• [WORK TO COMPLETE]:
For the entries below, repeat exactly each line starting with the one that contains "no_drive_in_setup_chk: assert property" and going on through the one that contains "[logic_synthesis]", and no others.

Dataset items:
[Start of Attachment]

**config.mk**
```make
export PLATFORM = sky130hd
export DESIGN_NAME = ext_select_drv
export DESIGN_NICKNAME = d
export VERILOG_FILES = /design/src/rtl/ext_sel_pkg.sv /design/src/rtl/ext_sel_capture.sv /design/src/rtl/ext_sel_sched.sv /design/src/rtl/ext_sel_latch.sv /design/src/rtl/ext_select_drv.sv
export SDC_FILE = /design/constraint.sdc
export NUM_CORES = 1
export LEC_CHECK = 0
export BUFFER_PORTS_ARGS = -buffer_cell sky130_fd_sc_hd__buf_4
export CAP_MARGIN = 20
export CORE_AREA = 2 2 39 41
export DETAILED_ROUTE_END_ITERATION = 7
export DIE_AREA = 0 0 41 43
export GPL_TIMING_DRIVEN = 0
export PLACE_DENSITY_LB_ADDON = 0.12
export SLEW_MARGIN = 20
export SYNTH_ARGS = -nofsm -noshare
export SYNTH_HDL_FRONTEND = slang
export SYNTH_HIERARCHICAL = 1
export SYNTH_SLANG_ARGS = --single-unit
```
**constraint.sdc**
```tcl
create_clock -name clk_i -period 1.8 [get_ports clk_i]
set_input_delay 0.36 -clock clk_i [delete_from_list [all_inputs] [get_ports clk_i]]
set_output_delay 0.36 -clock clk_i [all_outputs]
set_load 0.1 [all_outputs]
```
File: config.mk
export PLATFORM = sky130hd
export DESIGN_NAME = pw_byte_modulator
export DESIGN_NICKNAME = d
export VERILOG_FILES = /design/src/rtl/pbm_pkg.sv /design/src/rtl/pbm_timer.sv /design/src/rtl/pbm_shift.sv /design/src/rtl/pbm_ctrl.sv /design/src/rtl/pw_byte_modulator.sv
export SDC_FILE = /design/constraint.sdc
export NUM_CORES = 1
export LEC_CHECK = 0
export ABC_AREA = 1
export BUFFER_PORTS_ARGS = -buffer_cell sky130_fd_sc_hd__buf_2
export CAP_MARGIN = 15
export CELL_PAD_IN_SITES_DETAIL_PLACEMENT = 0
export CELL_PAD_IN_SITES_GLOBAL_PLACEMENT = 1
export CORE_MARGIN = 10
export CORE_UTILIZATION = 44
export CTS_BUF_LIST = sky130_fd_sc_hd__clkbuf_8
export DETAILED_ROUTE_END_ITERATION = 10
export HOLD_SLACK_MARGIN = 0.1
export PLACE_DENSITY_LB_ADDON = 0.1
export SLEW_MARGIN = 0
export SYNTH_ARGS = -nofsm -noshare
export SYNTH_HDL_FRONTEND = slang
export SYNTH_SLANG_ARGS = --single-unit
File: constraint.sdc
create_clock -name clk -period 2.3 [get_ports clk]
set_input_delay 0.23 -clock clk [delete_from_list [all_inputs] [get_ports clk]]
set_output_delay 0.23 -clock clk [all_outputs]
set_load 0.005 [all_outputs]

[End of Attachment]
[Start of Attachment]

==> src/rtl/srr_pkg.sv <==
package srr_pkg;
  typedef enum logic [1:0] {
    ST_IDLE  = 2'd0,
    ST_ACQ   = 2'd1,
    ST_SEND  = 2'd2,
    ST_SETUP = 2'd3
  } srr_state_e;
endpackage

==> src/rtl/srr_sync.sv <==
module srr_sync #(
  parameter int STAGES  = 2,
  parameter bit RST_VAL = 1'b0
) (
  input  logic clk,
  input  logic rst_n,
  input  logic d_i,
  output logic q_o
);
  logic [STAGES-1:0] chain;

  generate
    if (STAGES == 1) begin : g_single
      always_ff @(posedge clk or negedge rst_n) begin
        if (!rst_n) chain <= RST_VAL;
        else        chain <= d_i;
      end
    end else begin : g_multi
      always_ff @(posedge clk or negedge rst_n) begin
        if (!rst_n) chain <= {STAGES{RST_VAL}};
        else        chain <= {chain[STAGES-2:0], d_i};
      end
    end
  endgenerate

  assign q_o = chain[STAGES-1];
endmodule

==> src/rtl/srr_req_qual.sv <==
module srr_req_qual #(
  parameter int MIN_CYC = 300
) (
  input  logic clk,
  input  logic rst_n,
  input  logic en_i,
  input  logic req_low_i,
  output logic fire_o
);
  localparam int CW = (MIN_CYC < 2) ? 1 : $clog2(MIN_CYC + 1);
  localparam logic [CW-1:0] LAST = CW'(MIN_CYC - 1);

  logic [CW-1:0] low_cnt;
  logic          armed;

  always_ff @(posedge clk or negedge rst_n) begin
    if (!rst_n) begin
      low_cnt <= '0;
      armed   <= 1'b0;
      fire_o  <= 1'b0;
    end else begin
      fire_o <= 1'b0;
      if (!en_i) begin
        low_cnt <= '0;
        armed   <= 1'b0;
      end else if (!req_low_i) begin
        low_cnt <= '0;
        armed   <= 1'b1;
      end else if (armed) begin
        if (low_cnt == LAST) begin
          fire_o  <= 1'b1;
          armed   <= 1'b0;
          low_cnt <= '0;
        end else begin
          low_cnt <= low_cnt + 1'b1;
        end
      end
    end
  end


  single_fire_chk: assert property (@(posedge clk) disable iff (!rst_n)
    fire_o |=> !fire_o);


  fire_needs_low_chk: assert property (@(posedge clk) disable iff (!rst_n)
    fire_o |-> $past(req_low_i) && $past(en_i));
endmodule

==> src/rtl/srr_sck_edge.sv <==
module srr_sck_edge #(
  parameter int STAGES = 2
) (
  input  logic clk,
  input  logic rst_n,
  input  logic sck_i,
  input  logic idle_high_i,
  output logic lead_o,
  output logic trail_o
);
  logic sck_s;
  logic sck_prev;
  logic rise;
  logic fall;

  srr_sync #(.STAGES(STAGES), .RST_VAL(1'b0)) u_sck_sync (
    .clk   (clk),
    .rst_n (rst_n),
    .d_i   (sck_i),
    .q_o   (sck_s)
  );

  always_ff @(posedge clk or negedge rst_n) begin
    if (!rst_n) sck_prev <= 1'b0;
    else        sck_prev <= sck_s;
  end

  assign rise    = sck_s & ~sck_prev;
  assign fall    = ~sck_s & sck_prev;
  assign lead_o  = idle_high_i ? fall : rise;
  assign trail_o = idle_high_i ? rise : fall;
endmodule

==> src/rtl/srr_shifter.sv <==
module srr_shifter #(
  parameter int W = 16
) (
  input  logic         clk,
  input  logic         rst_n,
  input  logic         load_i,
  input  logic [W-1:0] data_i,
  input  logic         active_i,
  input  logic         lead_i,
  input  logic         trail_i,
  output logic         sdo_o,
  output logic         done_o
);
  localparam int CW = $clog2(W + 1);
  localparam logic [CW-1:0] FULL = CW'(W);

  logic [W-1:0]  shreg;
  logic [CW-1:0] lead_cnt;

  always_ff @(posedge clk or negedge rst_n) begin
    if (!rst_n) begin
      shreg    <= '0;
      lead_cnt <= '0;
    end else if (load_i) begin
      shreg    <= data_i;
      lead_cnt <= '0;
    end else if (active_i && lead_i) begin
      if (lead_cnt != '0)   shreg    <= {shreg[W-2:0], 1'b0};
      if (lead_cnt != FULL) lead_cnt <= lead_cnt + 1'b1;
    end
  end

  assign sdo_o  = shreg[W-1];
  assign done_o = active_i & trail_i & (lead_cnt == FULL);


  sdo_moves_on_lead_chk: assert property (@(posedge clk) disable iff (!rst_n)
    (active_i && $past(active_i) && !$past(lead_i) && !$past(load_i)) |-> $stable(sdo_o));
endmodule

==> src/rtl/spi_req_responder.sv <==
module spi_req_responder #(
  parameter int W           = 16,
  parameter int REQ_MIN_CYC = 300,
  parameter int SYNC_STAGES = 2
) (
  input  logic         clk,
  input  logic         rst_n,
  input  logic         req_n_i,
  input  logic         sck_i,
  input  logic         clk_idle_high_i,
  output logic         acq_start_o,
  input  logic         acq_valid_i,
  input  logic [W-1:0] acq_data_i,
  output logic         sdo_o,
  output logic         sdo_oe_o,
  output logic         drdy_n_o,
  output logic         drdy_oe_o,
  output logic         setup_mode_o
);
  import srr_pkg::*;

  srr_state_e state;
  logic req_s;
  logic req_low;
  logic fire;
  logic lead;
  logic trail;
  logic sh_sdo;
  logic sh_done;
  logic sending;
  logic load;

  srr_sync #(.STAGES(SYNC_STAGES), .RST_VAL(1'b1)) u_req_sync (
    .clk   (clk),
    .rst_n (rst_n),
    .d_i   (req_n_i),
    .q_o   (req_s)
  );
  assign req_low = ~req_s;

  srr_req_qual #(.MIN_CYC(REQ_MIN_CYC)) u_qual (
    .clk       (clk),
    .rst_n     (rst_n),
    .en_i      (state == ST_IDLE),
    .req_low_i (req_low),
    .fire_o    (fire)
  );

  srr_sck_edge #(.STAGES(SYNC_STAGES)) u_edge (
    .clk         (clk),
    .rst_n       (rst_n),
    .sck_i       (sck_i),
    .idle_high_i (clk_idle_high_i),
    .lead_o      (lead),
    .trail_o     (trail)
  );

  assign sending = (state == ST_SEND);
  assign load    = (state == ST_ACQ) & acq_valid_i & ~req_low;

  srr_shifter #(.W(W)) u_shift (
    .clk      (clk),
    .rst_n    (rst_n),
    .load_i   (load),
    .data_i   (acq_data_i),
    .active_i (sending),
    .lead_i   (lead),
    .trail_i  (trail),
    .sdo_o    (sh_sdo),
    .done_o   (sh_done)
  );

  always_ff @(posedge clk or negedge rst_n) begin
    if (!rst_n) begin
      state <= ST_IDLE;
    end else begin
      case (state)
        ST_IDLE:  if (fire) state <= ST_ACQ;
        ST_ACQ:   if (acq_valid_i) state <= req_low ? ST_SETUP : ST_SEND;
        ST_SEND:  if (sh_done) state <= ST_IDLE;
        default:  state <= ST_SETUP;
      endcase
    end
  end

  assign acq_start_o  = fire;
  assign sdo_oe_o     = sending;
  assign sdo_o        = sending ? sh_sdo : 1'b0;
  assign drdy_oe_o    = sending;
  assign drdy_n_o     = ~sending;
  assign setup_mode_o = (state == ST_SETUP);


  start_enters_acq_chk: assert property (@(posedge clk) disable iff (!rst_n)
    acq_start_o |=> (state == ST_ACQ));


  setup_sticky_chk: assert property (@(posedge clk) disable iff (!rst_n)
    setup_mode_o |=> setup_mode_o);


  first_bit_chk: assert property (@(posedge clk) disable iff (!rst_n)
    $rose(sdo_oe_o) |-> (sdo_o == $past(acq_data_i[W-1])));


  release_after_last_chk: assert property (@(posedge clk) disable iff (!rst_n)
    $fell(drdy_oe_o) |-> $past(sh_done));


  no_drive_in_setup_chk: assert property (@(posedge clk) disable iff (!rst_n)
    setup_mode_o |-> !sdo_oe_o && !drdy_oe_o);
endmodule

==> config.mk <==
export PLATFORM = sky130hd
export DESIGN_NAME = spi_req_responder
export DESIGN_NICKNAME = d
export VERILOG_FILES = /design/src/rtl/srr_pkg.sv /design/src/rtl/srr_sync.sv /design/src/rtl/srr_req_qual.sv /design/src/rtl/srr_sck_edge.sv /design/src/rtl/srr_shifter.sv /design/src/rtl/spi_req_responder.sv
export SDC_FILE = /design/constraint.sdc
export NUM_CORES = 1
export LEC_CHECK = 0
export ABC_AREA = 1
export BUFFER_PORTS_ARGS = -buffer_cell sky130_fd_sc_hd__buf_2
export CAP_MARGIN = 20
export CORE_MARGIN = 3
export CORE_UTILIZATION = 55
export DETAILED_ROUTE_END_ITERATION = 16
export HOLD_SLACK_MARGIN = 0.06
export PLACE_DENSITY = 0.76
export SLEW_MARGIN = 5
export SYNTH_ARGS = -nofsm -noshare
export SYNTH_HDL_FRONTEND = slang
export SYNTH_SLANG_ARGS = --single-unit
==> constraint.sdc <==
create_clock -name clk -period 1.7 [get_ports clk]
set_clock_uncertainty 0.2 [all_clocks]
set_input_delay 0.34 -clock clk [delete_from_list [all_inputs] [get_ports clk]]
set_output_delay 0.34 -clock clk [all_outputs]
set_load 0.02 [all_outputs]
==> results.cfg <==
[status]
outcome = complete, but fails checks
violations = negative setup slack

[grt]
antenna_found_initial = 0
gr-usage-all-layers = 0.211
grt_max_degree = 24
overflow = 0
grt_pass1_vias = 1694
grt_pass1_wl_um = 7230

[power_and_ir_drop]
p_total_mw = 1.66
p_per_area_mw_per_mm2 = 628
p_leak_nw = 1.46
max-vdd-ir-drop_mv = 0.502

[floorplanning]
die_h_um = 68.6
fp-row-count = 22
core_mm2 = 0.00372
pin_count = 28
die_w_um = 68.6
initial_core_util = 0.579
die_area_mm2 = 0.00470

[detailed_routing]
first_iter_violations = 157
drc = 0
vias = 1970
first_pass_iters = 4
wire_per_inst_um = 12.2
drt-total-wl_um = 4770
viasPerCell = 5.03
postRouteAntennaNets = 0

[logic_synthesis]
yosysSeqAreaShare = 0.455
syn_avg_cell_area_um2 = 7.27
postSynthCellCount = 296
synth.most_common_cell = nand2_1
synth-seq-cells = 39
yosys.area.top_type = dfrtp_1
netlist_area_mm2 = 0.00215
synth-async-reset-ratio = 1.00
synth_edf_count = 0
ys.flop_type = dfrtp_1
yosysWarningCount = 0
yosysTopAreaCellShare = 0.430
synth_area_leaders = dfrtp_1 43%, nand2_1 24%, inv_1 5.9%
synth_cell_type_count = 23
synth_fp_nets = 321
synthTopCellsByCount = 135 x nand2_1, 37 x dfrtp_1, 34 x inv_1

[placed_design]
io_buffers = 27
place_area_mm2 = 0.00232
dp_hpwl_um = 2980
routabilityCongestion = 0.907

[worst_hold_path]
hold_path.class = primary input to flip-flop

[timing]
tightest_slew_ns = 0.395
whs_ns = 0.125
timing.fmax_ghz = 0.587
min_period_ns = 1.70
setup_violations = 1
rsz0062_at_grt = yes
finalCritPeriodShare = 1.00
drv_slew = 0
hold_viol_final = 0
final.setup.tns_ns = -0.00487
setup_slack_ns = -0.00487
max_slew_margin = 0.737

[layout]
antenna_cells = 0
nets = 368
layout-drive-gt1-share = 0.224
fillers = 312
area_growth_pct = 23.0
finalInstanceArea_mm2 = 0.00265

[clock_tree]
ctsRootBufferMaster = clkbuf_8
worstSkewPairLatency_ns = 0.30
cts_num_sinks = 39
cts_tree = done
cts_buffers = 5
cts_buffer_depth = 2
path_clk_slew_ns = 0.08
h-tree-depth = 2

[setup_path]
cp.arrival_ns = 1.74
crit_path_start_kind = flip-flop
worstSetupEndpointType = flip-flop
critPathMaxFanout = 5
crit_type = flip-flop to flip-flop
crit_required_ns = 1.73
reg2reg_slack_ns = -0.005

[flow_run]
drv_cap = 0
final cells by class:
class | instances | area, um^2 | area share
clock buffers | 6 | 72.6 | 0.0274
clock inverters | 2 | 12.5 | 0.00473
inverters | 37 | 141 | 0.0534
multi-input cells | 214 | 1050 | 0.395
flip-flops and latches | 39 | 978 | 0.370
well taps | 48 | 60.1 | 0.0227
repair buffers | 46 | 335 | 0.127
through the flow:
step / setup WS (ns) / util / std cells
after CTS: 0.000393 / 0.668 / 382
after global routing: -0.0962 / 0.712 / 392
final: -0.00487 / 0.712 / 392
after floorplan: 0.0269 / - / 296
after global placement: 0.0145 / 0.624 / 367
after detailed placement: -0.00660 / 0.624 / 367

[End of Attachment]

• [YOUR RESPONSE]:
  no_drive_in_setup_chk: assert property (@(posedge clk) disable iff (!rst_n)
    setup_mode_o |-> !sdo_oe_o && !drdy_oe_o);
endmodule

==> config.mk <==
export PLATFORM = sky130hd
export DESIGN_NAME = spi_req_responder
export DESIGN_NICKNAME = d
export VERILOG_FILES = /design/src/rtl/srr_pkg.sv /design/src/rtl/srr_sync.sv /design/src/rtl/srr_req_qual.sv /design/src/rtl/srr_sck_edge.sv /design/src/rtl/srr_shifter.sv /design/src/rtl/spi_req_responder.sv
export SDC_FILE = /design/constraint.sdc
export NUM_CORES = 1
export LEC_CHECK = 0
export ABC_AREA = 1
export BUFFER_PORTS_ARGS = -buffer_cell sky130_fd_sc_hd__buf_2
export CAP_MARGIN = 20
export CORE_MARGIN = 3
export CORE_UTILIZATION = 55
export DETAILED_ROUTE_END_ITERATION = 16
export HOLD_SLACK_MARGIN = 0.06
export PLACE_DENSITY = 0.76
export SLEW_MARGIN = 5
export SYNTH_ARGS = -nofsm -noshare
export SYNTH_HDL_FRONTEND = slang
export SYNTH_SLANG_ARGS = --single-unit
==> constraint.sdc <==
create_clock -name clk -period 1.7 [get_ports clk]
set_clock_uncertainty 0.2 [all_clocks]
set_input_delay 0.34 -clock clk [delete_from_list [all_inputs] [get_ports clk]]
set_output_delay 0.34 -clock clk [all_outputs]
set_load 0.02 [all_outputs]
==> results.cfg <==
[status]
outcome = complete, but fails checks
violations = negative setup slack

[grt]
antenna_found_initial = 0
gr-usage-all-layers = 0.211
grt_max_degree = 24
overflow = 0
grt_pass1_vias = 1694
grt_pass1_wl_um = 7230

[power_and_ir_drop]
p_total_mw = 1.66
p_per_area_mw_per_mm2 = 628
p_leak_nw = 1.46
max-vdd-ir-drop_mv = 0.502

[floorplanning]
die_h_um = 68.6
fp-row-count = 22
core_mm2 = 0.00372
pin_count = 28
die_w_um = 68.6
initial_core_util = 0.579
die_area_mm2 = 0.00470

[detailed_routing]
first_iter_violations = 157
drc = 0
vias = 1970
first_pass_iters = 4
wire_per_inst_um = 12.2
drt-total-wl_um = 4770
viasPerCell = 5.03
postRouteAntennaNets = 0

[logic_synthesis]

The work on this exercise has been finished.